Multiscale approximations and reduction of stochastic chemical networks

  • Multiscale approximations
  • Central limit theorems and diffusion approximations
  • Application to a heat shock response model of E. coli
approximations
(Mean and standard deviation of the amount of genome in the three species model : stochastic simulation (black), Gaussian approximation (red), diffusion approximation (green), ODE (blue))

Species numbers are modeled as Markov processes and ordinary differential equations are obtained as their limits in case the numbers of molecules of all species are large. In this project, we suggest how to capture the fluctuations of the Markov processes around their deterministic limits using a central limit theorem. The central limit theorem is used to derive an appropriate Gaussian approximation and a diffusion (Langevin) approximation.

x8_full_model x8_approximate_model
(Stochastic simulation of the number of molecules of Species 8 in the full model (black) and that of approximation using the limiting model (red) when the time is of order 10000 sec)
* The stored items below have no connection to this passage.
// ws2812_top
module ws2812_top(input clk, input reset, input spi_valid, input spi_data, output led);
Size in the first run: ~5200 cells after synthesis, roughly 1600 flip-flops, ~71000 um2 of cells after synthesis.
clock: 7.51 ns
lec_check: 0
cap_margin: 20
core_margin: 2
core_utilization: 72
cts_cluster_size: 72
gpl_routability_driven: 1
place_density_lb_addon: 0.0
setup_slack_margin: 2.15
slew_margin: 20
run.sh (not shown) runs the stock make flow with config.mk's settings and CLKGATE_MAP_FILE=.
Edit:
CAP_MARGIN = 15   (was 20)
CORE_ASPECT_RATIO = 0.72   (was unset)
=> Total power falls by 2.4%. First-iteration DRC count grows by 1.4%. Worst setup slack got worse by 240 ps. Flip-flop count is unchanged. Die size is about the same. Wire length rose by 0.69%. Fmax came out lower by 4.6%.


ws2812_top again, from the RTL that the note above started with.
clock: 7.69 ns
lec_check: 0
cap_margin: 20
core_margin: 2
core_utilization: 70
cts_cluster_size: 73
gpl_routability_driven: 1
place_density_lb_addon: 0.0
setup_slack_margin: 2.2
slew_margin: 20
Next try:
- CORE_UTILIZATION: 70 -> 72
- CTS_CLUSTER_SIZE: 73 -> not set
- GPL_ROUTABILITY_DRIVEN: 1 -> not set
- PLACE_DENSITY: not set -> 0.6
- PLACE_DENSITY_LB_ADDON: 0.0 -> not set
- SETUP_SLACK_MARGIN: 2.2 -> 2.24
- clock period: 7.69 -> 7.51 ns (I/O delays scaled with it)
Result: The new run passed the timing, design-rule and antenna checks. Cell count shrinks by 1.1%. Die size decreases by 2.7%. Setup slack improved by 0.15 ns.
Next try:
- CAP_MARGIN: 20 -> 40
- CORE_ASPECT_RATIO: not set -> 0.72
- CTS_CLUSTER_SIZE: not set -> 70
- PLACE_DENSITY: 0.6 -> not set
- PLACE_DENSITY_LB_ADDON: not set -> 0.0
- SETUP_SLACK_MARGIN: 2.24 -> 2.21
After rerunning:
- maximum frequency goes down by 5.1%
- synthesized area is unchanged
- wire length is higher by 0.65%
- critical path depth decreases by 1
- sequential power is about the same
Next try:
- CAP_MARGIN: 40 -> 20
- CORE_ASPECT_RATIO: 0.72 -> not set
- CTS_CLUSTER_SIZE: 70 -> 10
- PLACE_DENSITY: not set -> 0.6
- PLACE_DENSITY_LB_ADDON: 0.0 -> not set
- SETUP_SLACK_MARGIN: 2.21 -> 2.24
- SLEW_MARGIN: 20 -> 35
Result:
- global-route usage is about the same
- worst setup slack gets better by 0.19 ns
- critical path depth does not change
- non-clock buffer count came out lower by 46
- total power is higher by 2.5%


ws2812_top again, from the RTL that the note above started with.
Settings: LEC_CHECK=0, CAP_MARGIN=30, CELL_PAD_IN_SITES_DETAIL_PLACEMENT=0, CELL_PAD_IN_SITES_GLOBAL_PLACEMENT=3, CORE_ASPECT_RATIO=0.94, CORE_MARGIN=8, CORE_UTILIZATION=54, GPL_ROUTABILITY_DRIVEN=1, MAX_ROUTING_LAYER=met4, MIN_ROUTING_LAYER=met1, PLACE_DENSITY_LB_ADDON=0.2, SETUP_SLACK_MARGIN=3.36, SLEW_MARGIN=20; clock period 23.0 ns.
Next try:
- CAP_MARGIN: 30 -> 20
- CELL_PAD_IN_SITES_DETAIL_PLACEMENT: 0 -> default
- CELL_PAD_IN_SITES_GLOBAL_PLACEMENT: 3 -> default
- CORE_ASPECT_RATIO: 0.94 -> default
- CORE_MARGIN: 8 -> 2
- CORE_UTILIZATION: 54 -> 45
- GPL_ROUTABILITY_DRIVEN: 1 -> default
- MAX_ROUTING_LAYER: met4 -> default
- MIN_ROUTING_LAYER: met1 -> default
- PLACE_DENSITY: default -> 0.6
- PLACE_DENSITY_LB_ADDON: 0.2 -> default
- SETUP_SLACK_MARGIN: 3.36 -> default
- clock period: 23.0 -> 13.5 ns (I/O delays scaled with it)
- The changed run ran to the end with no violations
- utilization falls by 9.6 points
- global-route usage falls by 4.2 points
- non-clock buffer count falls by 10
- worst setup slack degrades by 7500 ps
- worst hold slack stays flat
- wire length falls by 3.5%
- sequential share of layout area falls by 0.43 points
- sequential cell count does not change
Power and IR drop assume default switching activity.
## IOTDF
module IOTDF( clk, rst, in_en, iot_in, fn_sel, busy, valid, iot_out);
input          clk;
input          rst;
input          in_en;
input  [7:0]   iot_in;
input  [2:0]   fn_sel;
output         busy;
output         valid;
output [127:0] iot_out;
localparam ENCRYPT = 1, DECRYPT = 2, CRC_GEN = 3, TOP2MAX = 4, LAST2MIN = 5;
localparam FUNC_LEFT_1 = 0, FUNC_LEFT_2 = 1, FUNC_RIGHT_1 = 2, FUNC_RIGHT_2 = 3, FUNC_KEEP = 4;
reg [3:0]cnt_read_r, cnt_read_w;  
reg [2:0]cnt_round_r, cnt_round_w;  
reg [1:0]start_output_flag_r, start_output_flag_w;  
reg [2:0] fn_sel_r;
wire [2:0]fn_sel_w = fn_sel;
reg [127:0]iot_in_r, iot_in_w;
reg valid_r;
reg [127:0]iot_out1_r, iot_out1_w;
reg [127:0]iot_out2_r, iot_out2_w;
wire [63:0]IP_out;
wire [31:0]IP_out_L, IP_out_R;
wire [63:0]FP_in, FP_out;
wire [31:0]XOR_out, XOR_in1, XOR_in2;
reg [31:0]MUX_out1_63_32, MUX_out1_31_0;
wire [63:0]MUX_out1_127_64;
wire [55:0]MUX_sub_key_gen_in;
reg [2:0]sub_key_gen_func;
wire [55:0]PC1_out;
wire [47:0]KEY;
wire [55:0]KEY_before_PC2_w, KEY_before_PC2_r;  
wire [2:0]CRC_remainder;
reg [10:0]crc_dividend_in;
reg [127:0]crc_iot_out1_w;
reg Is_in_biggerthan_out1_r, Is_in_biggerthan_out1_w;  
reg Is_in_biggerthan_out2_r, Is_in_biggerthan_out2_w;  
wire Is_in_biggerthan_out1_8b, Is_in_biggerthan_out2_8b;  
wire Is_in_equal_out1_8b, Is_in_equal_out2_8b;  
reg [7:0]cmp_in_in, cmp_in_out1, cmp_in_out2;  
assign busy = 0;
assign valid = valid_r; 
assign iot_out = ((fn_sel_r==TOP2MAX || fn_sel_r==LAST2MIN) && cnt_read_r==1)? iot_out1_r:iot_out2_r;  
always@(*)begin
	cnt_read_w = (in_en)?cnt_read_r + 1'b1:cnt_read_r;
end
always@(posedge clk or posedge rst)begin
	if(rst) cnt_read_r <= 0;
	else cnt_read_r <= cnt_read_w;
end
always@(*)begin
	cnt_round_w = (cnt_read_r==15)? cnt_round_r + 1'b1:cnt_round_r;
end
always@(posedge clk or posedge rst)begin
	if(rst) cnt_round_r <= 0;
	else cnt_round_r <= cnt_round_w;
end
always@(*)begin
	if(start_output_flag_r==0 && cnt_read_r==15)start_output_flag_w = 1;
	else if(start_output_flag_r==1 && cnt_read_r==15)start_output_flag_w = 2;
	else start_output_flag_w = start_output_flag_r;
end
always@(posedge clk or posedge rst)begin
	if(rst) start_output_flag_r <= 0;
	else start_output_flag_r <= start_output_flag_w;
end
always@(posedge clk)begin  
	if(rst)begin end
	else fn_sel_r <= fn_sel_w;
end
always@(posedge clk or posedge rst)begin
	if(rst) valid_r <= 1'b0;
  ...
Size: roughly 3400 cells after synthesis, ~400 flip-flops, roughly 140 I/O pins, about 0.031 mm^2 of cells after synthesis.
Settings: LEC_CHECK=0, CAP_MARGIN=10, CORE_MARGIN=2, CORE_UTILIZATION=71, CTS_CLUSTER_DIAMETER=314, CTS_CLUSTER_SIZE=41, PLACE_DENSITY_LB_ADDON=0.25, SETUP_SLACK_MARGIN=-0.32, SLEW_MARGIN=20, TNS_END_PERCENT=10; clock period 3.26 ns.
run.sh (not shown) runs the stock make flow with config.mk's settings and CLKGATE_MAP_FILE=.
The first run did not get past global routing (5_1_grt) with GRT-0116.
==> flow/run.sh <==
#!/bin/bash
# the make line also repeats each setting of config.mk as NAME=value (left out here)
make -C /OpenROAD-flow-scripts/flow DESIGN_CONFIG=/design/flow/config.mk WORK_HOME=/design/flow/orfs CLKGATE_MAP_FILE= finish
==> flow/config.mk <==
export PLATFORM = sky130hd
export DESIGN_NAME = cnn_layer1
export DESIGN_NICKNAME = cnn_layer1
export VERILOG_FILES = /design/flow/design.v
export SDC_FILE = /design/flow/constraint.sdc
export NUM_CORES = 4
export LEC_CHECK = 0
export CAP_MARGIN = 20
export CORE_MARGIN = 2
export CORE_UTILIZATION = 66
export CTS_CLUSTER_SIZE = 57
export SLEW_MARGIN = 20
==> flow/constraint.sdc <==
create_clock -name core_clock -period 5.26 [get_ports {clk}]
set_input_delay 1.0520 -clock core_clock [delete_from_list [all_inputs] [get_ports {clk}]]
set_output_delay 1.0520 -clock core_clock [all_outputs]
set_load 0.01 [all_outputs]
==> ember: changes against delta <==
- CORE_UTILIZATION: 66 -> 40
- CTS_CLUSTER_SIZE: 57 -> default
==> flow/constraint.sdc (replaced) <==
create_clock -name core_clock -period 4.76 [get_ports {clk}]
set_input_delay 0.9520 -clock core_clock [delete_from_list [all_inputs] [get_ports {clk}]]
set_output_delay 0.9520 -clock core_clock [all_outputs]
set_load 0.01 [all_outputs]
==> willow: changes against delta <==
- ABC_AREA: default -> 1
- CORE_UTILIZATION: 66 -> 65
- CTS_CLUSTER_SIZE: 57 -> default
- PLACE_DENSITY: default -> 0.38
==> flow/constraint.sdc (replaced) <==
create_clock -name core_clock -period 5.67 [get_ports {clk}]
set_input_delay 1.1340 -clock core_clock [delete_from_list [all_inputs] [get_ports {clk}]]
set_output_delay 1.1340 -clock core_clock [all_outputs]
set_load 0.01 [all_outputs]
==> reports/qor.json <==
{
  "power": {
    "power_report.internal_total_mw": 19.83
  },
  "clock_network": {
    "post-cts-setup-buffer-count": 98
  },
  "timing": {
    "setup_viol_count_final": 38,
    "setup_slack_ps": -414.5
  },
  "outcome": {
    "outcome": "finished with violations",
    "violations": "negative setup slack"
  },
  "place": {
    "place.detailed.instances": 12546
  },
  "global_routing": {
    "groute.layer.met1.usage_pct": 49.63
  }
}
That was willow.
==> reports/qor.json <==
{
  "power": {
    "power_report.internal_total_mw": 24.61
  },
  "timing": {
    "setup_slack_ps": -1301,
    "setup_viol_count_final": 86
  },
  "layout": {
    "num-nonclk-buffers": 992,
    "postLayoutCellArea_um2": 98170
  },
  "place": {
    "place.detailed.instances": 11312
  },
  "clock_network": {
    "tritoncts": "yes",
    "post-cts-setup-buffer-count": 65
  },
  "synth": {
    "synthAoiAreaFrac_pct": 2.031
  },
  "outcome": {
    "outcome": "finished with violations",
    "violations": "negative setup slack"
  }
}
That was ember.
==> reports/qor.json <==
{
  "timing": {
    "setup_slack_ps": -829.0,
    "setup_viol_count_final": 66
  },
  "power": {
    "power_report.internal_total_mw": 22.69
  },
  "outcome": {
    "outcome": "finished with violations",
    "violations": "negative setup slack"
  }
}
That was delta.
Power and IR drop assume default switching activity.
== P ==
Design ALU_Top, start of the top module:
module ALU_Top #(parameter width = 16 ,
                   Arith_width = width + width ,
                   Logic_width = width,	
                   CMP_width   = width,
                   Shift_width = width)(
input wire [width-1:0] A,
input wire [width-1:0] B,
input wire CLK,
input wire RST,
input wire [3:0] ALU_FUN,
output wire [Arith_width-1:0]  Arith_OUT,
output wire                    Carry_OUT,
output wire                    Arith_Flag,
output wire [Logic_width-1:0]  Logic_OUT,  
output wire                    Logic_Flag,
output wire [CMP_width-1:0]    CMP_OUT,    
output wire                    CMP_Flag,
output wire [Shift_width-1:0]  Shift_OUT,
output wire                    Shift_Flag
);
clock: 95.0 ns
lec_check: 0
cap_margin: 20
core_aspect_ratio: 0.5
core_margin: 2
core_utilization: 40
cts_cluster_diameter: 68
cts_cluster_size: 23
place_density: 0.81
setup_slack_margin: -1.5
slew_margin: 5
tns_end_percent: 10
run.sh (not shown) runs the stock make flow with config.mk's settings and CLKGATE_MAP_FILE=.
What Q does differently from P at the input level:
Settings: swapping 5 for 20 in SLEW_MARGIN; clearing SETUP_SLACK_MARGIN, which used to be -1.5; clearing PLACE_DENSITY, which used to be 0.81; swapping 68 for 156 in CTS_CLUSTER_DIAMETER; swapping 23 for 49 in CTS_CLUSTER_SIZE; clearing CORE_ASPECT_RATIO, which used to be 0.5; swapping 10 for 50 in TNS_END_PERCENT.
Results
Q: PASS, flow complete, no timing, DRC or antenna violations
Hold slack delta (Q − P): favourable
Via count of the first global-routing pass, Q vs P: up by a few percent
Changes observed in Q relative to P: global-route wire length before repair went up about 8%, clock period minus worst slack decreased by 1.88 ns relative to the old numbers, setup slack of the critical path after layout rose by 1.88 ns, width of the die shows a reduction of 29%.
Across both runs, cell depth of the worst setup path was higher for Q than for P.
A heat shock response model of Escherichia coli developed by Srivastava, Peterson, and Bentley (2001) has multiscale nature due to its species numbers and reaction rate constants varying over wide ranges. The goal of this project is to apply the multiscale approximation method to the biological model with significant complexity. We scale the species numbers and the rate constants by powers of the scaling parameter with different values of exponents, and the scaling exponents are determined based on several criteria including balance conditions. In the three time scales of interest, we derive limiting models involving a subset of species and reactions, which are used to approximate the full model.